--- Task brief ---
Only one stretch of the listing below is wanted. Begin at the line that has "worstHoldPathCells: 3", stop after the line that has "routed_wl_um: 40200", and repeat every line in between exactly.

--- Source records ---

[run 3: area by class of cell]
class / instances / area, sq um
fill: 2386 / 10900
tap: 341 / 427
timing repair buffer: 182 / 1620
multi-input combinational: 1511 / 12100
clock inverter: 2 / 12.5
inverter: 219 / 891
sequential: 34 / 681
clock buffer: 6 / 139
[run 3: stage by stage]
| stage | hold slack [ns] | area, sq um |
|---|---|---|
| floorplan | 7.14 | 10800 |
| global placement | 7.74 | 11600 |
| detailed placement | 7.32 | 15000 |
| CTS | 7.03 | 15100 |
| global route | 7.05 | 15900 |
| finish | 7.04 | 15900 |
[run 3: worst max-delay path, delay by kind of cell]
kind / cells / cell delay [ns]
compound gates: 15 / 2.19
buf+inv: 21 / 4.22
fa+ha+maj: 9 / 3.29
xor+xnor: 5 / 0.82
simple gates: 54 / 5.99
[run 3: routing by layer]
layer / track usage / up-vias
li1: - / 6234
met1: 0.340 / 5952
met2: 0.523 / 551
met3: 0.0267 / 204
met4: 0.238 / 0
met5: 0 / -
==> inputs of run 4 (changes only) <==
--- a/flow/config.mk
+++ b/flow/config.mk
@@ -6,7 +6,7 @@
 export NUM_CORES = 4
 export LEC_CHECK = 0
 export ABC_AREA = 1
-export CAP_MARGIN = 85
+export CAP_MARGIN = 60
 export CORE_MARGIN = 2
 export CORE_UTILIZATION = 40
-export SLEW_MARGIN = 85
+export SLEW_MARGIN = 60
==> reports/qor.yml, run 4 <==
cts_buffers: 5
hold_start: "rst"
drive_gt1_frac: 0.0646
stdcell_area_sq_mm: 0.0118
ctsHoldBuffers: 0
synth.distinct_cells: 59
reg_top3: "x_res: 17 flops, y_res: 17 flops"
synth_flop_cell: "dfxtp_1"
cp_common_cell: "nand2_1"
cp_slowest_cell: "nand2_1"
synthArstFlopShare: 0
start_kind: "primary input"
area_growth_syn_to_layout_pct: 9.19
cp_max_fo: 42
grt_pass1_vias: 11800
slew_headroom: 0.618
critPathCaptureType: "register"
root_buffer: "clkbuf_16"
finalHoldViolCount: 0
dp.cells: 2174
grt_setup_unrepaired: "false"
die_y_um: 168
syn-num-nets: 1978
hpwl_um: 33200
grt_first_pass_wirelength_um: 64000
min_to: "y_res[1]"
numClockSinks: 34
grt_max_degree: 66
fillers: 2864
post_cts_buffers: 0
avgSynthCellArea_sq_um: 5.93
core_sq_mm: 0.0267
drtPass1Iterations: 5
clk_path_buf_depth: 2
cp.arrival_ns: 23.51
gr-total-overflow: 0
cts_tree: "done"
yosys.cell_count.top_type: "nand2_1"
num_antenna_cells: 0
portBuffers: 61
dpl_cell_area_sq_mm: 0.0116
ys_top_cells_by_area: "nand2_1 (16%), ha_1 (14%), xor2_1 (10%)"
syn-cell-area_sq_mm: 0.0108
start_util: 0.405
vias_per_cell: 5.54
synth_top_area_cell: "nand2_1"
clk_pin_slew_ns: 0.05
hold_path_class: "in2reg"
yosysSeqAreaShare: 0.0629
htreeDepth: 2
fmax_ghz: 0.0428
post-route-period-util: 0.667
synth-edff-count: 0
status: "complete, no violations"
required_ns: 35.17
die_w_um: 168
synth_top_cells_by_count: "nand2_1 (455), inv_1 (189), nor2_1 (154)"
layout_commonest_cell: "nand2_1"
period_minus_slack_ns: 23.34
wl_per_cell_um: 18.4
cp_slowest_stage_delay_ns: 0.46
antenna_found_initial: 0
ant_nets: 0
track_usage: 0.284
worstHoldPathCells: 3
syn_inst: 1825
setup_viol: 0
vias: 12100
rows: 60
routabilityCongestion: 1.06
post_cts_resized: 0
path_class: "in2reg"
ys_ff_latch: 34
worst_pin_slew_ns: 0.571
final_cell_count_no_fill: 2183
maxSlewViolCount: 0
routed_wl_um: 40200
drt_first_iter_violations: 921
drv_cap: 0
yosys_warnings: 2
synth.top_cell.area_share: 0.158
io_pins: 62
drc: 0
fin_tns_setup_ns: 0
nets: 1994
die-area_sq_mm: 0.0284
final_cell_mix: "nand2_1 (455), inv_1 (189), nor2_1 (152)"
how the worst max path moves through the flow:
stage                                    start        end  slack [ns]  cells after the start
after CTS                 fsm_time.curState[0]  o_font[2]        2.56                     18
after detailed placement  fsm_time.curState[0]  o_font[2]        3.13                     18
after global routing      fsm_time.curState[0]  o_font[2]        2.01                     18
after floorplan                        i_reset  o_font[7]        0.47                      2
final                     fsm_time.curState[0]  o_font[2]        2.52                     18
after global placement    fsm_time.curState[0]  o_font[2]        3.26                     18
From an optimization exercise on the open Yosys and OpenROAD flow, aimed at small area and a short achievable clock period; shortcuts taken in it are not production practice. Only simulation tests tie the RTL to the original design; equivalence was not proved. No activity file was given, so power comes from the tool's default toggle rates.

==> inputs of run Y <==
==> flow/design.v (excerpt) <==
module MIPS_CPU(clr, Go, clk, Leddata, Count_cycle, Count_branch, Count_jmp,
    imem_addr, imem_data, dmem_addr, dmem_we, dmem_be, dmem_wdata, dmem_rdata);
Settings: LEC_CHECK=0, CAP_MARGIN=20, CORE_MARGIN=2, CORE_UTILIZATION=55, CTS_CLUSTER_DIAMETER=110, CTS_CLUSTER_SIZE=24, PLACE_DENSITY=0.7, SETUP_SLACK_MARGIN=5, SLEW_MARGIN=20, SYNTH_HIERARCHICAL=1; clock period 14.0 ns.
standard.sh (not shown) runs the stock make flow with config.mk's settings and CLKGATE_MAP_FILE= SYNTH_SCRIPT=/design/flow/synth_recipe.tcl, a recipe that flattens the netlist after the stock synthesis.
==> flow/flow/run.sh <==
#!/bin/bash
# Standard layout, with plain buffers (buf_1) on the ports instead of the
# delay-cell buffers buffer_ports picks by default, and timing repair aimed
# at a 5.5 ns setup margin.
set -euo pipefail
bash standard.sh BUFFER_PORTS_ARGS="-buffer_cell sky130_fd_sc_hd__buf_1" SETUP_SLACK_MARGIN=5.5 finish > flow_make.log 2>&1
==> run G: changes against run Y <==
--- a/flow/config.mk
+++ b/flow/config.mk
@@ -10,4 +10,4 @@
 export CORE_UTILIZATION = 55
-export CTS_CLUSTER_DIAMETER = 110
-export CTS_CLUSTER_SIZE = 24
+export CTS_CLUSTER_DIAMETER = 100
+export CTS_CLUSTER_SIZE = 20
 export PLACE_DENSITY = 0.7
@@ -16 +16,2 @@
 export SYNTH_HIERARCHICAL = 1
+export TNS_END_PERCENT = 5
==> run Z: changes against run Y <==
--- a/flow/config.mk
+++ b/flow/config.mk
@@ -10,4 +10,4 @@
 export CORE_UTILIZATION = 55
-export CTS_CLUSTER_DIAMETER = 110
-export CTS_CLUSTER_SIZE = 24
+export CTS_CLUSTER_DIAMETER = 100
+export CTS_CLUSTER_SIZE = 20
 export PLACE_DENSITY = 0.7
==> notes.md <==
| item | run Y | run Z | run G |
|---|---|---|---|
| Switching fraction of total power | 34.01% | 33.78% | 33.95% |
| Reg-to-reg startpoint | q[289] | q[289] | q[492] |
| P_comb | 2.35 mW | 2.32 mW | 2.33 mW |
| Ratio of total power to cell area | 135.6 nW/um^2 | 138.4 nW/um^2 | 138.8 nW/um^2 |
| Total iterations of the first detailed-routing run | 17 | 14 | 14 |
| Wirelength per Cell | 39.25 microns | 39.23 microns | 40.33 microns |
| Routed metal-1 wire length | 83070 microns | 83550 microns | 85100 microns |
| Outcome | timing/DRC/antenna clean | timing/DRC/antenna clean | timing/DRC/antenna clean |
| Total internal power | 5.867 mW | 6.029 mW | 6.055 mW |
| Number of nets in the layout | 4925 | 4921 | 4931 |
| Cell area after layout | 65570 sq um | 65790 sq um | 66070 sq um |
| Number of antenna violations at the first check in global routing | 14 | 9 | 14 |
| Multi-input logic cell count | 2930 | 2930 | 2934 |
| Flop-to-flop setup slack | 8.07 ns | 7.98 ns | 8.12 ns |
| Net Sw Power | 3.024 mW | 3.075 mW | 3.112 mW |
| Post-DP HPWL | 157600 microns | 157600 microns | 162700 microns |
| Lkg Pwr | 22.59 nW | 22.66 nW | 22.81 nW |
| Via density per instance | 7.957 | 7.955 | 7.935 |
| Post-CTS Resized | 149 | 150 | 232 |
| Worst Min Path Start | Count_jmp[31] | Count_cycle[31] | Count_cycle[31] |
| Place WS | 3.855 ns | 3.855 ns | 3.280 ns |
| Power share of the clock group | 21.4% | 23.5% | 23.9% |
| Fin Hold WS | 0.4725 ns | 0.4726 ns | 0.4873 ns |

==

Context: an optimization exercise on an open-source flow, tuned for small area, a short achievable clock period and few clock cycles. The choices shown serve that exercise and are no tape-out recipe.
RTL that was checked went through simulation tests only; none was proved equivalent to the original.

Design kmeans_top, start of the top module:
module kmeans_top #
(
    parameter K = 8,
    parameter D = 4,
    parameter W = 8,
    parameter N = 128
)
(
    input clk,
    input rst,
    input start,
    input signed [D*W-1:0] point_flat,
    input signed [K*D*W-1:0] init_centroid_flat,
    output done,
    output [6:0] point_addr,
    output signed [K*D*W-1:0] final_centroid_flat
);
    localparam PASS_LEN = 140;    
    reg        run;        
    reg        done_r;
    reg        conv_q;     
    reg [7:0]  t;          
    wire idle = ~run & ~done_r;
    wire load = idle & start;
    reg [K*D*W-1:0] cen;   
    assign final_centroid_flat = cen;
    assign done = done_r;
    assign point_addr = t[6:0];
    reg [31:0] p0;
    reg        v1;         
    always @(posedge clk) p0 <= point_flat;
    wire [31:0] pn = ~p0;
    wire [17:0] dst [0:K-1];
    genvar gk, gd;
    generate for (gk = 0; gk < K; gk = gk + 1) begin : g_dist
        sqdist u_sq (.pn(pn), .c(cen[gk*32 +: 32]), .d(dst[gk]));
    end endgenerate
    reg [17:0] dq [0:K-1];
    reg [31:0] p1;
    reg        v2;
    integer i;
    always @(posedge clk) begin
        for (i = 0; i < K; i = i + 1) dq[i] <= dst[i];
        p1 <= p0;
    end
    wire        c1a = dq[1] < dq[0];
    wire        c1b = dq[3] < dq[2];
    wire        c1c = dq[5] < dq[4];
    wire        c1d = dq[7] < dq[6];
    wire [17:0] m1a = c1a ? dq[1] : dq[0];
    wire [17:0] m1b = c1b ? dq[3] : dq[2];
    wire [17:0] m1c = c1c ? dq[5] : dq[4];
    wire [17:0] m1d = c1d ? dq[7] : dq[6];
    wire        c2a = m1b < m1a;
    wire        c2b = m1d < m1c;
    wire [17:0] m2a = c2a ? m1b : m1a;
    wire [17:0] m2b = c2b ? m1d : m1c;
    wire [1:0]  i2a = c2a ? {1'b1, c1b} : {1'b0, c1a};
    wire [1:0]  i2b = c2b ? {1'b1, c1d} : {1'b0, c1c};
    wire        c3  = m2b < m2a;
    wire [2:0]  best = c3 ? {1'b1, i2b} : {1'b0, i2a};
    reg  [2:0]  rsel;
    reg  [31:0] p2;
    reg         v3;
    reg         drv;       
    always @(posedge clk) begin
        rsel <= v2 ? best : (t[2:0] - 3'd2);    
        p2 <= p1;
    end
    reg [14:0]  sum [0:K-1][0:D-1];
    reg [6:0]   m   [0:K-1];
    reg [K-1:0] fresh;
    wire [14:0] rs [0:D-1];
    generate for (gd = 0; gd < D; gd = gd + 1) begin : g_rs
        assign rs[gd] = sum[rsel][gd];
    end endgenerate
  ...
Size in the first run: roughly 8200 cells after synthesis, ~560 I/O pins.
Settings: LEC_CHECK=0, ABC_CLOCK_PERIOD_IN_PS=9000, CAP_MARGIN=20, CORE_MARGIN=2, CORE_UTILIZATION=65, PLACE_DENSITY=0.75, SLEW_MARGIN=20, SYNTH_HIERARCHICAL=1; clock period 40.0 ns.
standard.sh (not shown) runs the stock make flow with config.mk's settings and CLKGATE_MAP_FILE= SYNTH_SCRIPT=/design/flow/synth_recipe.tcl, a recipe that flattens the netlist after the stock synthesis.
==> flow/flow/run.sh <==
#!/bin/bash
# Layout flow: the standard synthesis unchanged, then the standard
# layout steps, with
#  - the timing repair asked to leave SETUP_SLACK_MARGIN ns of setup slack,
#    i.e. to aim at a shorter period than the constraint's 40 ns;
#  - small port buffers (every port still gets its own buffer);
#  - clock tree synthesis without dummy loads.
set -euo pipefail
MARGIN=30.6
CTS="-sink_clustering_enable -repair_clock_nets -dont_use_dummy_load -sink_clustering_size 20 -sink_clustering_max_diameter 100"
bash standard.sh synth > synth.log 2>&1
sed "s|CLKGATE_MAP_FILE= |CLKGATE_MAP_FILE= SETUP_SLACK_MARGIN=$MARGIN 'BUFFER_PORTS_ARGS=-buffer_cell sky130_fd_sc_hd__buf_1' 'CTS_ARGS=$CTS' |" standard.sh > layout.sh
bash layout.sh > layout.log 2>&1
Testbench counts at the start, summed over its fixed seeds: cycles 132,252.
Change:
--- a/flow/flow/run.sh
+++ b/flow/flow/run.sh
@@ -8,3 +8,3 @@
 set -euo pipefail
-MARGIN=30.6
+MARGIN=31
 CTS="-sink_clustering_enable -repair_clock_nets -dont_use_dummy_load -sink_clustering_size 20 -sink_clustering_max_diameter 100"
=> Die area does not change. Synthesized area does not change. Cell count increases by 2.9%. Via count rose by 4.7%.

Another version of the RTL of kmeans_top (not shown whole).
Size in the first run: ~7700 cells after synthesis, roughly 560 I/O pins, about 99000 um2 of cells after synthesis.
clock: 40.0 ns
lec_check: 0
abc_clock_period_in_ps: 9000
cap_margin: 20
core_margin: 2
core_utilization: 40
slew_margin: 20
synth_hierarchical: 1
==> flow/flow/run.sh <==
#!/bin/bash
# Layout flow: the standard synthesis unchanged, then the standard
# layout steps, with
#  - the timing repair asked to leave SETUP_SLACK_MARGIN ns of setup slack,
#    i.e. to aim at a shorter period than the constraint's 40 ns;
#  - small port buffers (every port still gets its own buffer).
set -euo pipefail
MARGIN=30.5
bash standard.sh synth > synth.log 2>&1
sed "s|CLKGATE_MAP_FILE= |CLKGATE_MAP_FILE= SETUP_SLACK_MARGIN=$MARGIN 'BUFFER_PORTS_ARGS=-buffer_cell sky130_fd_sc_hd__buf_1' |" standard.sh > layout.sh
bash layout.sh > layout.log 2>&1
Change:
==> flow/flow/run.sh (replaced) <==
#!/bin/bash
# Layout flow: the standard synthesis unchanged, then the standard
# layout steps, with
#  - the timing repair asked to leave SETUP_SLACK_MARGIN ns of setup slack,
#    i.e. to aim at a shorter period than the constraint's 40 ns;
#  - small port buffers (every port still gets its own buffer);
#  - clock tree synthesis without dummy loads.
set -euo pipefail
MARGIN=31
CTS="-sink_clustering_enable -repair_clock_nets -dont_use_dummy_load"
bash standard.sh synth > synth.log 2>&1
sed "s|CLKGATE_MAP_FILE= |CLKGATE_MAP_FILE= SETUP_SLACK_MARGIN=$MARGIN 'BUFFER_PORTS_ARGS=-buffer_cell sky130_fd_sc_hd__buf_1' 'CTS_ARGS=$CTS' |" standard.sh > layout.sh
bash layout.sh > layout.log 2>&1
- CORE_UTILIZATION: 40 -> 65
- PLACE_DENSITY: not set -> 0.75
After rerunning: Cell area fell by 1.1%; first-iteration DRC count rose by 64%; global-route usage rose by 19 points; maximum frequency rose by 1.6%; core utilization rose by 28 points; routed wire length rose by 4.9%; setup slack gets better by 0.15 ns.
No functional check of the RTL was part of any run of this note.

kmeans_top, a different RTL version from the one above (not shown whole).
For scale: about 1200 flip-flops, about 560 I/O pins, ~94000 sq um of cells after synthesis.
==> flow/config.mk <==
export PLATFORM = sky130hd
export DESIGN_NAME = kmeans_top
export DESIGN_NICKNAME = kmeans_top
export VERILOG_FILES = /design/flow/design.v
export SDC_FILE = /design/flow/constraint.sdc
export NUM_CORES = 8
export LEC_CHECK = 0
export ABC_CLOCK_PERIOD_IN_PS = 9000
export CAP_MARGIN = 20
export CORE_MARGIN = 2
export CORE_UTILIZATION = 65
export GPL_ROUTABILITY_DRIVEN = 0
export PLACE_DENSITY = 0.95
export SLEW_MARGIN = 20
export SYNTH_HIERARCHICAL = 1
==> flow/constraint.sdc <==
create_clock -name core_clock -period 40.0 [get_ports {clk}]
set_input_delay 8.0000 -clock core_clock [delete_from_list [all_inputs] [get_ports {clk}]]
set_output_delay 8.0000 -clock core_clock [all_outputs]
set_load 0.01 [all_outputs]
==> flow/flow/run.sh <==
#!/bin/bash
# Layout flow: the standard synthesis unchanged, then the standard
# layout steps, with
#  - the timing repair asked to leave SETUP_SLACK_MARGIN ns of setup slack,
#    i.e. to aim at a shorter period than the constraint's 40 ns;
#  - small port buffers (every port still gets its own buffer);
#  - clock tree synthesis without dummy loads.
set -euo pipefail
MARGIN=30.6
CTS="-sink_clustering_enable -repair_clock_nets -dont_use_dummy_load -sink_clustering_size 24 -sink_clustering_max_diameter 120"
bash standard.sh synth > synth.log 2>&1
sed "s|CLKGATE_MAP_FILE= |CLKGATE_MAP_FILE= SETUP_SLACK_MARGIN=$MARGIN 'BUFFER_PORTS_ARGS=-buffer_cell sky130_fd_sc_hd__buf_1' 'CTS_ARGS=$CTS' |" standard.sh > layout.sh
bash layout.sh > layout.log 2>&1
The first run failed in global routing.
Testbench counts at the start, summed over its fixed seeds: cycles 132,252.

==

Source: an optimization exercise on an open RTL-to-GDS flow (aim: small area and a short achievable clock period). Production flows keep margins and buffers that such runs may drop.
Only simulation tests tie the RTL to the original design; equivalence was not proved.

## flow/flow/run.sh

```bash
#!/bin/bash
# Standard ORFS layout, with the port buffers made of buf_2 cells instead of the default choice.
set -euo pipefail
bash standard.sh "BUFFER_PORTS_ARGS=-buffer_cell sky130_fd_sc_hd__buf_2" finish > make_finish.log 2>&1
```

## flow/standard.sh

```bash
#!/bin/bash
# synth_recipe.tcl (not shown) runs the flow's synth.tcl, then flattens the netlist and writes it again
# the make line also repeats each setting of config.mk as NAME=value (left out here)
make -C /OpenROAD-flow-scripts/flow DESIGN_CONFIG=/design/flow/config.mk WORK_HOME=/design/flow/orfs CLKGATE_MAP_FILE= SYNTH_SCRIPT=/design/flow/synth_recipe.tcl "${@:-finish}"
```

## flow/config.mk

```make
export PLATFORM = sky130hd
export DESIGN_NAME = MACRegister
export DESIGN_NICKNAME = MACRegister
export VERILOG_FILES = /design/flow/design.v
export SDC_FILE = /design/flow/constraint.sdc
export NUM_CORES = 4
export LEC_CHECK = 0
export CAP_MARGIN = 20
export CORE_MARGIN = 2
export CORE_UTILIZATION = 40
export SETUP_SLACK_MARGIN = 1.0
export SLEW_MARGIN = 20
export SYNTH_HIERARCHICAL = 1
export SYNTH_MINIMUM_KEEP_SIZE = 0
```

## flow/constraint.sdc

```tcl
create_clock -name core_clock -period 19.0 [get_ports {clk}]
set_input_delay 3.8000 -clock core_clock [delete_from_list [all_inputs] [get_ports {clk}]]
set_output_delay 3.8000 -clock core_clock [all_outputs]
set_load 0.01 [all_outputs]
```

--- Final answer ---
worstHoldPathCells: 3
syn_inst: 1825
setup_viol: 0
vias: 12100
rows: 60
routabilityCongestion: 1.06
post_cts_resized: 0
path_class: "in2reg"
ys_ff_latch: 34
worst_pin_slew_ns: 0.571
final_cell_count_no_fill: 2183
maxSlewViolCount: 0
routed_wl_um: 40200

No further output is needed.